Peter Shergold will be working with GenerationOne to ensure the industry specific training for Indigenous Australians is brought to fruition.

Read his approach and speech below:

A New Approach to Indigenous Training 

(Speech delivered by Prof. Peter Shergold, the Centre for Social Impact, at the GenerationOne launch of new Indigenous training initiatives.  The meeting was held at Yaama Dhiyaan, Darlington, on 11 August 2010.)

I thank Aunty Beryl* for her heartfelt welcome to country.  I am delighted to be asked by Andrew Forrest to participate in this important event.  I am particularly pleased that Tony Abbott, Leader of the Opposition, and Tanya Plibersek, representing Prime Minister, Julia Gillard, have made time to speak.

I stand before you as a liberated public servant.  I enjoyed the wonderful opportunity to work for 20 years as an Australian Public Servant.  For me no area of public policy was more important than that which administered government support to Aboriginal people and Torres Strait Islanders.  As CEO of ATSIC, and then successively as Secretary of the Departments of Employment and Education, and the Prime Minister & Cabinet, I had responsibility for the oversight of Indigenous programs.  It was rewarding.  It was also wickedly complex and ultimately frustrating.

The Hawke, Keating, Howard and Rudd governments I served were committed to improving the lot of Australia’s first peoples.   The Ministers I worked for had very different political persuasions but all wanted, in varying ways, to make a positive difference.   Most of the public servants I worked alongside did their best.  Yet, after two decades, the scale of relative social and economic disadvantage suffered by Indigenous Australians was as intractable as ever.

In the 30 months since I left the APS I have reflected at length on that failure.  Two key things I have learned.

First, that far too many government initiatives, always well meant and often well implemented, simply ended up compounding the problem of passive welfare and learned helplessness.  Programs that were meant to alleviate social exclusion were delivered in such a way as to reinforce a sense of dependence and marginalisation.   The best of intentions often created the worst of outcomes.  Stripped bare of the rhetoric of self-determination or mutual responsibility, what was too often provided was sit-down money, training to nowhere and, unintentionally, financial disincentive to undertake work.

Second, the structure of bureaucratic programs tended to ossify over time.  Progress can be regulated to the most exacting of ethical standards and meet every guideline but still become disconnected from the outcomes that they were meant to deliver.  Time after time publicly-funded training led to little sustainable employment, inevitably feeding cynicism amongst Indigenous participants.  Go-round-in-circles training became not a solution but part of the problem.
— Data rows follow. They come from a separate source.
===== config.mk =====
export PLATFORM = sky130hd
export DESIGN_NAME = alternate_group_reverser_core
export DESIGN_NICKNAME = d
export VERILOG_FILES = /design/src/rtl/core/agr_pkg.sv /design/src/rtl/core/agr_stack_mem.sv /design/src/rtl/core/agr_seq.sv /design/src/rtl/core/alternate_group_reverser_core.sv
export SDC_FILE = /design/constraint.sdc
export NUM_CORES = 2
export LEC_CHECK = 0
export BUFFER_PORTS_ARGS = -buffer_cell sky130_fd_sc_hd__buf_2
export CORE_MARGIN = 3
export CORE_UTILIZATION = 57
export DETAILED_ROUTE_END_ITERATION = 8
export PLACE_DENSITY = 0.73
export SLEW_MARGIN = 10
export SYNTH_ARGS = -nofsm -noshare
export SYNTH_HDL_FRONTEND = slang
export SYNTH_SLANG_ARGS = --single-unit

===== constraint.sdc =====
create_clock -name clk -period 4.2 [get_ports clk]
set_clock_uncertainty 0.1 [all_clocks]
set_input_delay 0.84 -clock clk [delete_from_list [all_inputs] [get_ports clk]]
set_output_delay 0.84 -clock clk [all_outputs]
set_load 0.05 [all_outputs]

===== src/rtl/core/agr_pkg.sv =====
`timescale 1ns / 1ps
// ----------------------------------------------------------------------------
// agr_pkg: shared types and constants for the alternate group reverser
// Holds the stack geometry, the control structs exchanged between modules
// and the group size clamp.
// ----------------------------------------------------------------------------
package agr_pkg;

  // Stack depth and element width.
  localparam int GROUP_MAX  = 64;
  localparam int DATA_WIDTH = 32;

  // Width of the group size register.
  localparam int CFG_W = 7;

  // Stack address width and width of a count that can hold GROUP_MAX itself.
  localparam int ADDR_W = (GROUP_MAX > 1) ? $clog2(GROUP_MAX) : 1;
  localparam int CNT_W  = (GROUP_MAX > 1) ? $clog2(GROUP_MAX + 1) : 1;

  localparam logic [CFG_W-1:0] GROUP_SIZE_RESET = CFG_W'(2);

  typedef logic [DATA_WIDTH-1:0] agr_data_t;
  typedef logic [ADDR_W-1:0]     agr_addr_t;
  typedef logic [CNT_W-1:0]      agr_cnt_t;

  // Stack access request from the sequencer.
  typedef struct packed {
    logic      we;
    agr_addr_t waddr;
    agr_data_t wdata;
    logic      re;
    agr_addr_t raddr;
  } agr_mem_req_t;

  // Flags of the result waiting in the staging register.
  typedef struct packed {
    logic valid;
    logic run_last;
    logic seq_done;
  } agr_res_t;

  // Sequencer states, one-hot.
  typedef enum logic [1:0] {
    ST_COLLECT = 2'b01,
    ST_DRAIN   = 2'b10
  } agr_state_t;

  // Clamp the programmed group size into the range 1 to GROUP_MAX.
  function automatic agr_cnt_t eff_size(input logic [CFG_W-1:0] gs);
    agr_cnt_t k;
    if (gs == '0) begin
      k = CNT_W'(1);
    end else if (int'(gs) > GROUP_MAX) begin
      k = CNT_W'(GROUP_MAX);
    end else begin
      k = gs[CNT_W-1:0];
    end
    return k;
  endfunction

endpackage


===== src/rtl/core/agr_stack_mem.sv =====
`timescale 1ns / 1ps
// ----------------------------------------------------------------------------
// agr_stack_mem: group stack storage
// Synchronous memory with one write port and one read port. Read data is
// registered and holds its value while no read is issued.
// ----------------------------------------------------------------------------
module agr_stack_mem (
  input  logic                 clk,
  input  agr_pkg::agr_mem_req_t req,
  output agr_pkg::agr_data_t   rd_data
);

  agr_pkg::agr_data_t mem [agr_pkg::GROUP_MAX];

  // Write port.
  always_ff @(posedge clk) begin
    if (req.we) begin
      mem[req.waddr] <= req.wdata;
    end
  end

  // Read port; read data is registered.
  always_ff @(posedge clk) begin
    if (req.re) begin
      rd_data <= mem[req.raddr];
    end
  end

endmodule


===== src/rtl/core/agr_seq.sv =====
`timescale 1ns / 1ps
// ----------------------------------------------------------------------------
// agr_seq: group sequencer
// Tracks the group phase and counts, pushes reversing values onto the stack,
// pops a finished group in reverse order and stages one result at a time.
// ----------------------------------------------------------------------------
module agr_seq (
  input  logic                           clk,
  input  logic                           rst,
  input  logic                           cfg_write,
  input  logic [agr_pkg::CFG_W-1:0]      cfg_data,
  input  logic                           in_valid,
  output logic                           in_ready,
  input  logic signed [agr_pkg::DATA_WIDTH-1:0] value_in,
  input  logic                           end_of_sequence,
  output agr_pkg::agr_mem_req_t          mem_req,
  input  agr_pkg::agr_data_t             mem_rd_data,
  input  logic                           out_free,
  output agr_pkg::agr_res_t              res,
  output agr_pkg::agr_data_t             res_data
);

  agr_pkg::agr_state_t          state;
  logic [agr_pkg::CFG_W-1:0]    group_size;
  agr_pkg::agr_addr_t           fill_count;
  agr_pkg::agr_addr_t           pass_count;
  logic                         passing;
  agr_pkg::agr_addr_t           drain_slot;
  logic                         drain_eos;
  logic                         from_pass;
  agr_pkg::agr_data_t           pass_data;

  agr_pkg::agr_cnt_t            k;
  agr_pkg::agr_cnt_t            fill_inc;
  agr_pkg::agr_cnt_t            pass_inc;
  logic                         stage_free;
  logic                         accept;
  logic                         drain_issue;
  logic                         group_full;
  logic                         pass_full;

  // Handshake and stack control.
  assign k           = agr_pkg::eff_size(group_size);
  assign fill_inc    = agr_pkg::agr_cnt_t'(fill_count) + agr_pkg::agr_cnt_t'(1);
  assign pass_inc    = agr_pkg::agr_cnt_t'(pass_count) + agr_pkg::agr_cnt_t'(1);
  assign group_full  = (fill_inc >= k);
  assign pass_full   = (pass_inc >= k);
  assign stage_free  = !res.valid || out_free;
  assign in_ready    = (state == agr_pkg::ST_COLLECT) && stage_free;
  assign accept      = in_valid && in_ready;
  assign drain_issue = (state == agr_pkg::ST_DRAIN) && stage_free;

  assign mem_req.we    = accept && !passing;
  assign mem_req.waddr = fill_count;
  assign mem_req.wdata = value_in;
  assign mem_req.re    = drain_issue;
  assign mem_req.raddr = drain_slot;

  // A passed value comes from its own register, a popped one from the stack.
  assign res_data = from_pass ? pass_data : mem_rd_data;

  // Group size register.
  always_ff @(posedge clk) begin
    if (rst) begin
      group_size <= agr_pkg::GROUP_SIZE_RESET;
    end else if (cfg_write) begin
      group_size <= cfg_data;
    end
  end

  // Phase, counts and sequencer state.
  always_ff @(posedge clk) begin
    if (rst) begin
      state      <= agr_pkg::ST_COLLECT;
      fill_count <= '0;
      pass_count <= '0;
      passing    <= 1'b0;
      drain_slot <= '0;
      drain_eos  <= 1'b0;
    end else begin
      unique case (state)
        agr_pkg::ST_COLLECT: begin
          if (accept && passing) begin
            if (end_of_sequence || pass_full) begin
              passing    <= 1'b0;
              pass_count <= '0;
            end else begin
              pass_count <= pass_count + agr_pkg::agr_addr_t'(1);
            end
          end else if (accept) begin
            if (end_of_sequence || group_full) begin
              // Group closes: pop it back starting at the newest entry.
              state      <= agr_pkg::ST_DRAIN;
              drain_slot <= fill_count;
              drain_eos  <= end_of_sequence;
              fill_count <= '0;
              passing    <= !end_of_sequence;
              pass_count <= '0;
            end else begin
              fill_count <= fill_count + agr_pkg::agr_addr_t'(1);
            end
          end
        end
        agr_pkg::ST_DRAIN: begin
          if (drain_issue) begin
            if (drain_slot == '0) begin
              state <= agr_pkg::ST_COLLECT;
            end else begin
              drain_slot <= drain_slot - agr_pkg::agr_addr_t'(1);
            end
          end
        end
        default: begin
          state <= agr_pkg::ST_COLLECT;
        end
      endcase
    end
  end

  // Staging register in front of the output register.
  always_ff @(posedge clk) begin
    if (rst) begin
      res.valid <= 1'b0;
    end else if (accept && passing) begin
      res.valid <= 1'b1;
    end else if (drain_issue) begin
      res.valid <= 1'b1;
    end else if (out_free) begin
      res.valid <= 1'b0;
    end
  end

  always_ff @(posedge clk) begin
    if (accept && passing) begin
      from_pass    <= 1'b1;
      pass_data    <= value_in;
      res.run_last <= 1'b1;
      res.seq_done <= end_of_sequence;
    end else if (drain_issue) begin
      from_pass    <= 1'b0;
      res.run_last <= (drain_slot == '0);
      res.seq_done <= drain_eos && (drain_slot == '0);
    end
  end

  // The stack is never read and written in the same cycle.
  a_no_rw_overlap: assert property (@(posedge clk) disable iff (rst)
    !(mem_req.we && mem_req.re))
    else $error("stack read and write in the same cycle");

  // Popping the oldest entry ends the drain.
  a_drain_ends: assert property (@(posedge clk) disable iff (rst)
    (drain_issue && drain_slot == '0) |=> (state == agr_pkg::ST_COLLECT))
    else $error("drain did not end after the bottom entry");

  // A passing group never holds stack entries.
  a_pass_empty: assert property (@(posedge clk) disable iff (rst)
    passing |-> (fill_count == '0))
    else $error("stack not empty during a passing group");

  // A staged result holds while the output register is full.
  a_stage_hold: assert property (@(posedge clk) disable iff (rst)
    (res.valid && !out_free) |=> (res.valid && $stable(res_data)
      && $stable(res.run_last)))
    else $error("staged result changed while stalled");

endmodule


===== src/rtl/core/alternate_group_reverser_core.sv =====
`timescale 1ns / 1ps
// A passed value goes through the staging register and the output register;
// a closed reversing group is popped newest entry first, each value going
// from the stack read register to the output register. Popping makes one
// stack read a cycle while the staging register is free, and no input is
// taken until the group is popped. Reset clears the control state and sets
// group_size to 2; the stack is not cleared and needs no start-up pass.
// ----------------------------------------------------------------------------
// alternate_group_reverser_core: alternate group reverser, top level
// Connects the sequencer and the group stack and holds the output register
// that decouples the result channel from the popping logic.
// ----------------------------------------------------------------------------
module alternate_group_reverser_core (
  input  logic                                  clk,
  input  logic                                  rst,
  input  logic                                  cfg_write,
  input  logic [agr_pkg::CFG_W-1:0]             cfg_data,
  input  logic                                  in_valid,
  output logic                                  in_ready,
  input  logic signed [agr_pkg::DATA_WIDTH-1:0] value_in,
  input  logic                                  end_of_sequence,
  output logic                                  out_valid,
  input  logic                                  out_ready,
  output logic signed [agr_pkg::DATA_WIDTH-1:0] value_out,
  output logic                                  run_last,
  output logic                                  sequence_done
);

  agr_pkg::agr_mem_req_t mem_req;
  agr_pkg::agr_data_t    mem_rd_data;
  agr_pkg::agr_res_t     res;
  agr_pkg::agr_data_t    res_data;
  logic                  out_free;

  assign out_free = !out_valid || out_ready;

  // Sequencer.
  agr_seq u_seq (
    .clk             (clk),
    .rst             (rst),
    .cfg_write       (cfg_write),
    .cfg_data        (cfg_data),
    .in_valid        (in_valid),
    .in_ready        (in_ready),
    .value_in        (value_in),
    .end_of_sequence (end_of_sequence),
    .mem_req         (mem_req),
    .mem_rd_data     (mem_rd_data),
    .out_free        (out_free),
    .res             (res),
    .res_data        (res_data)
  );

  // Group stack.
  agr_stack_mem u_stack (
    .clk     (clk),
    .req     (mem_req),
    .rd_data (mem_rd_data)
  );

  // Output register: loads the staged result whenever it is empty or drained.
  always_ff @(posedge clk) begin
    if (rst) begin
      out_valid <= 1'b0;
    end else if (out_free) begin
      out_valid <= res.valid;
    end
  end

  always_ff @(posedge clk) begin
    if (out_free && res.valid) begin
      value_out     <= res_data;
      run_last      <= res.run_last;
      sequence_done <= res.seq_done;
    end
  end

endmodule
It is absolutely clear that to provide Aboriginal people with a real chance to take control of their lives, to find a job, to earn a wage and to support their family, the delivery of training has to be inextricably bound to the experience of work.  Training needs to guarantee employment.  It needs to be delivered in a short but intensive manner.  Most importantly, it needs to be tied to the actual job requirements of employers or industries.  The workplace is hard yakka.  Certified training alone is not enough.  Work-readiness is equally important.

That’s why I lend my full support to the idea of Industry Vocational Training and Employment Centres.

That’s why I’m 100% behind this important initiative of the Australian Employment Covenant and GenerationOne.

That’s why I’ve given my commitment to working with the next Commonwealth government and its public servants to flesh out this bold idea.  I give my assurance that the rhetoric can be turned into policy.  It’s really not that hard.

I would like to believe that an incoming government, of either political persuasion, will commit to its implementation.  It’s vital that political risk aversion or administrative caution does not stand in the way of public and social innovation.

For Aunty Beryl’s sake:  let’s just to it.©

*Beryl Van-Oploo is the dynamic force behind the Yaama Dhiyaan hospitality training college.

© Julia Gillard, in writing, and Tony Abbott, in his speech, have now indicated their support for the initiative.